The Daily Dose

-Production restraint has offered zero support for the price of oil

-Once it’s gone, it’s gone, the US energy secretary suggests.

So far, it seems the breakthrough deal among the world’s major oil producers did little to prop up the price of oil. Production restraint provides little support at a time when many segments of the global economy are shut down. According to the International Energy Agency, capital expenditures are expected to drop about 32% from last year to the lowest level in 13 years. In the US energy sector, that pressure already helped push one company into bankruptcy. The message in the market appears to be that supply matters far less than demand. As with any systemic crisis, there may be no going back.

Brent crude oil was down 4% as of 8 a.m. ET to trade at $28.41 per barrel. With the spread widening at an ever-increasing rate, West Texas Intermediate plunged into the upper teens early Wednesday. Since Thursday, and despite a much-lauded agreement among major oil producers, the global benchmark is down 13%.

The IEA in its monthly report for April predicted global oil demand would fall 9.3 million barrels per day, with this month’s retraction the largest in a quarter century. Though some major economies are considering easing isolation guidelines, the agency said the recovery will be a slow one. Demand in December could still be about 2.7 million bpd lower year-on-year. Refinery intake, meanwhile, could be low enough to force shutdowns across the globe. Even if things return to “normal,” the destruction will have erased almost a decade of growth in oil demand. In terms of the OPEC etc. agreement brokered during the weekend, the IEA said it helps, but it may have been too late.

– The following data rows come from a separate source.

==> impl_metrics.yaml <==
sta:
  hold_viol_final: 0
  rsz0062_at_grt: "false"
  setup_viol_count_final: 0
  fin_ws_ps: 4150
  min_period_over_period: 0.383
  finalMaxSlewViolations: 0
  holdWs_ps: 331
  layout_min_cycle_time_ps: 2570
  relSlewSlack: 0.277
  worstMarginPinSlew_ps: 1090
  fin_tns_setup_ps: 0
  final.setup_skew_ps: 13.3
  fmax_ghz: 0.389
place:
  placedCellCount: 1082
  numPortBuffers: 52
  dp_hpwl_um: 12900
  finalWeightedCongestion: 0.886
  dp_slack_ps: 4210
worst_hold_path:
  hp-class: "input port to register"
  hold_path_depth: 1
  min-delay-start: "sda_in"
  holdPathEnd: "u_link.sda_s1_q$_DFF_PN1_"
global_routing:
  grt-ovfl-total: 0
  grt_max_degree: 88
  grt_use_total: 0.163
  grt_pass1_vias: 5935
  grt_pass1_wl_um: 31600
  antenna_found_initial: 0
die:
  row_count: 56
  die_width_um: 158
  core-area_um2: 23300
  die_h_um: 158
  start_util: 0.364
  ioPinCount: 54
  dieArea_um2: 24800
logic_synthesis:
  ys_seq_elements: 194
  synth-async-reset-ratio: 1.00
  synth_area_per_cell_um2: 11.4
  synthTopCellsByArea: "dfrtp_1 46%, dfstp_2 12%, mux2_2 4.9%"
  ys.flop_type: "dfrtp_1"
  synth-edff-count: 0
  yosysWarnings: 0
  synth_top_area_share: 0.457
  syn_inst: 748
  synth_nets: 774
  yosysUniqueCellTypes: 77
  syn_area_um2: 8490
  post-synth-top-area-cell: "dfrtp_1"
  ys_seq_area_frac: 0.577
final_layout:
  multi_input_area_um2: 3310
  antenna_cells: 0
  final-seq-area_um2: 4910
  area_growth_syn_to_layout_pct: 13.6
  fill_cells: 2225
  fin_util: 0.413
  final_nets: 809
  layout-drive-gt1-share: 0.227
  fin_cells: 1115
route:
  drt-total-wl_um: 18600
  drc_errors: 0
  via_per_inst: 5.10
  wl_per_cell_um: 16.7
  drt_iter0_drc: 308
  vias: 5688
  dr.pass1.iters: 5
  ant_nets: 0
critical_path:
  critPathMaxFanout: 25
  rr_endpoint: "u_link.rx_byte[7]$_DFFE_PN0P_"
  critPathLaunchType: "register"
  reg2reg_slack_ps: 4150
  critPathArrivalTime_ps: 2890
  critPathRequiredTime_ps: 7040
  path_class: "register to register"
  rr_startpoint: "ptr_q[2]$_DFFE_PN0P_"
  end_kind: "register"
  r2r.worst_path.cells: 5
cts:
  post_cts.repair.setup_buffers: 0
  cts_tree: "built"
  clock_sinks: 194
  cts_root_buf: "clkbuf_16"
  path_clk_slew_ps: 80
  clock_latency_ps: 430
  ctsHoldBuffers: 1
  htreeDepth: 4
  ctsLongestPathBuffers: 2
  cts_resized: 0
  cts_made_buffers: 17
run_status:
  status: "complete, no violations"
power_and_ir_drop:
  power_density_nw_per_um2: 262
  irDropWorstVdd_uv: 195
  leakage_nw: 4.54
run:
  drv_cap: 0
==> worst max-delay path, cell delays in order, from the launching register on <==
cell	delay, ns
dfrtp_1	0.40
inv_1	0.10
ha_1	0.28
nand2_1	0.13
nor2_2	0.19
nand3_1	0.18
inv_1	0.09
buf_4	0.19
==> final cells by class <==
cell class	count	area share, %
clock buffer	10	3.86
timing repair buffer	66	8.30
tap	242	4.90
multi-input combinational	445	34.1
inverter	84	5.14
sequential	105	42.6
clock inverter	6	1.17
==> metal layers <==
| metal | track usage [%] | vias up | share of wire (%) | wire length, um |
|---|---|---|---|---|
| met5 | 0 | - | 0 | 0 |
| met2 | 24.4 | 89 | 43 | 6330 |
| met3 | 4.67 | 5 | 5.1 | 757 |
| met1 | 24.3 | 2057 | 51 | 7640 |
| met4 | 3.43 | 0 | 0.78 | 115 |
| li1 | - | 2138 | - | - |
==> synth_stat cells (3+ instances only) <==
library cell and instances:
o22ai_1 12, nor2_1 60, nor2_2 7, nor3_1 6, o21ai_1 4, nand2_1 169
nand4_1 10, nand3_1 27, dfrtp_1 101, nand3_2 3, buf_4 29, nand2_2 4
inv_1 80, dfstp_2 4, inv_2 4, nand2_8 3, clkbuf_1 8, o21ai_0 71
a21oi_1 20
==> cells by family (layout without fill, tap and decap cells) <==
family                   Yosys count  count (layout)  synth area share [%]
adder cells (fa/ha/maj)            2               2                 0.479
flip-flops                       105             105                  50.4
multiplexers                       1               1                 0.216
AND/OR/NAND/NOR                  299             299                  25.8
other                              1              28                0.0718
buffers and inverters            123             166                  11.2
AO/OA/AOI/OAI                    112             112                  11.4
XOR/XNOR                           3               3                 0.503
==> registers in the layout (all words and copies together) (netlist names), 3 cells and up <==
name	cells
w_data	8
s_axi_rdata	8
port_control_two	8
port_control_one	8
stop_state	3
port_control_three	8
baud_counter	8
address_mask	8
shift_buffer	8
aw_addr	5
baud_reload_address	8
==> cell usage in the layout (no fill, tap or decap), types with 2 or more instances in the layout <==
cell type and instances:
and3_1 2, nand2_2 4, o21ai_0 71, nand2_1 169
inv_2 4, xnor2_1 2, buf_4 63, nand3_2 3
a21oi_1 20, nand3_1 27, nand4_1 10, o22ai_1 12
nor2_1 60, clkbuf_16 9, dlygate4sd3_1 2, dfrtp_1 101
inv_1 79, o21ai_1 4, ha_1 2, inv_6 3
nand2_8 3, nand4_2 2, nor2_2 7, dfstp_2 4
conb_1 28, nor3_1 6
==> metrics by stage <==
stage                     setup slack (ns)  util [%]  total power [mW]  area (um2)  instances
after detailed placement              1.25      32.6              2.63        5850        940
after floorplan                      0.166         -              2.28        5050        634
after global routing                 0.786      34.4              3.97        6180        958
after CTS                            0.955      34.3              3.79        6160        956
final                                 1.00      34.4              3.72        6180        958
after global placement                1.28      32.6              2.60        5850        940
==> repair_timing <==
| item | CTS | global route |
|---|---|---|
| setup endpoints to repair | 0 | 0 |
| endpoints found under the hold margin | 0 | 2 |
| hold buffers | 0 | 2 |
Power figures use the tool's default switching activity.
[src/verilog/mgmt_pkg.sv]
package mgmt_pkg;
   // timing
   localparam int CLK_PERIOD_NS = 20;
   localparam int TICK_NS = 10000;
   localparam int TICK_CYCLES = (TICK_NS / CLK_PERIOD_NS < 1) ? 1 : TICK_NS / CLK_PERIOD_NS;
   localparam int TICK_W = 16;
   localparam int TIME_W = 20;
   localparam int DUTY_W = 16;
   localparam int DUTY_HALF_DEFAULT = 1000;

   // register bus
   localparam int ADDR_W = 8;
   localparam int DATA_W = 32;
   localparam logic [7:0] ADDR_CMD = 8'h00;
   localparam logic [7:0] ADDR_TEST_CFG = 8'h04;
   localparam logic [7:0] ADDR_ATTR_ID = 8'h08;
   localparam logic [7:0] ADDR_CONFIRM = 8'h0C;
   localparam logic [7:0] ADDR_CNF_DATA = 8'h10;
   localparam logic [7:0] ADDR_ZC_TIME = 8'h14;
   localparam logic [7:0] ADDR_STATUS = 8'h18;

   // field positions
   localparam int CMD_LSB = 0;
   localparam int CFG_EN_BIT = 0;
   localparam int CFG_DUTY_BIT = 1;
   localparam int CFG_MOD_LSB = 4;
   localparam int CFG_PWR_LSB = 8;
   localparam int CNF_RES_LSB = 0;
   localparam int CNF_KIND_LSB = 4;
   localparam int CNF_BUSY_BIT = 8;
   localparam int STAT_MODE_LSB = 0;

   // result codes
   localparam logic [1:0] RES_OK = 2'h0;
   localparam logic [1:0] RES_FAIL = 2'h1;
   localparam logic [1:0] RES_ALREADY = 2'h2;
   localparam logic [1:0] RES_BAD_ATTR = 2'h2;

   // modulation codes that select nothing, and attenuation per power step
   localparam logic [2:0] MOD_UNUSED_LO = 3'h3;
   localparam logic [2:0] MOD_UNUSED_HI = 3'h7;
   localparam logic [4:0] DB_PER_STEP = 5'h03;

   // attribute identifiers
   localparam logic [7:0] ATTR_PHY_MODE = 8'h00;
   localparam logic [7:0] ATTR_TEST_CFG = 8'h01;
   localparam logic [7:0] ATTR_ZC_TIME = 8'h02;

   typedef enum logic [2:0] {
      CMD_REINIT = 3'h0,
      CMD_SUSPEND = 3'h1,
      CMD_WAKE = 3'h2,
      CMD_TEST = 3'h3,
      CMD_ATTR_READ = 3'h4,
      CMD_ZC_QUERY = 3'h5
   } cmd_e;

   typedef enum logic [1:0] {
      PM_INIT = 2'b00,
      PM_NORMAL = 2'b01,
      PM_SLEEP = 2'b11,
      PM_TEST = 2'b10
   } phy_mode_e;

   typedef enum logic [1:0] {
      HS_IDLE = 2'b00,
      HS_DRAIN = 2'b01,
      HS_INIT = 2'b11
   } hs_e;

   typedef struct packed {
      logic enable;
      logic duty;
      logic [2:0] modulation;
      logic [2:0] pwr_level;
   } test_cfg_s;

   typedef struct packed {
      logic valid;
      cmd_e kind;
      logic [1:0] result;
      logic [DATA_W-1:0] data;
   } confirm_s;
endpackage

“Even so, the implied stock build-up of 12 million bpd in the first half of the year still threatens to overwhelm the logistics of the oil industry – ships, pipelines and storage tanks – in the coming weeks,” the report read. “Also, low prices impact the livelihood of millions of people employed along the oil industry’s extensive value chain, and they damage the economies of weaker producing countries where social stability is already fragile.” 

The IEA added, however, that the response from global economic policymakers is unprecedented. Americans this week are seeing federal stimulus money show up in their bank accounts, though there are few places to spend it. The French central bank reported March retail sales plunged 24%, with the industrial goods segment showing a 43% contraction. The New York Fed on Wednesday reported its general business conditions index posted its largest drop, 57 points, in history. US retail sales for March dropped 8.7% from the previous month and 6.2% year-on-year. One beacon of optimism is US sales at food and beverage stores, up some 28% from March last year.

The demand destruction is unprecedented and the damage to the oil economy is severe. The IEA said storage levels are approaching capacity and adding a premium to the price on places to deposit excess barrels. The price to charter a VLCC, meanwhile, has more than doubled since February.

“Never before has the oil industry come this close to testing its logistics capacity to the limit,” the April report read. “Low prices threaten the stability of an industry that will remain central to the functioning of the global economy.”

Production is part of the equation, but it does not represent the entire formula. While comparisons to the Great Depression mean little in an era where banks are more resilient than ever, this is new territory. And it will mean an end to some segments of the oil economy. Speaking to Ed Crooks at Wood Mackenzie, US Energy Secretary Dan Brouillette acknowledged the destruction may be permanent.

“Some of these wells, once they shut in, they’re not coming back,” he said. “And if they don’t come back, then you’re dealing with the loss of production, obviously, and potentially you start to lose jobs at an incredibly fast pace.”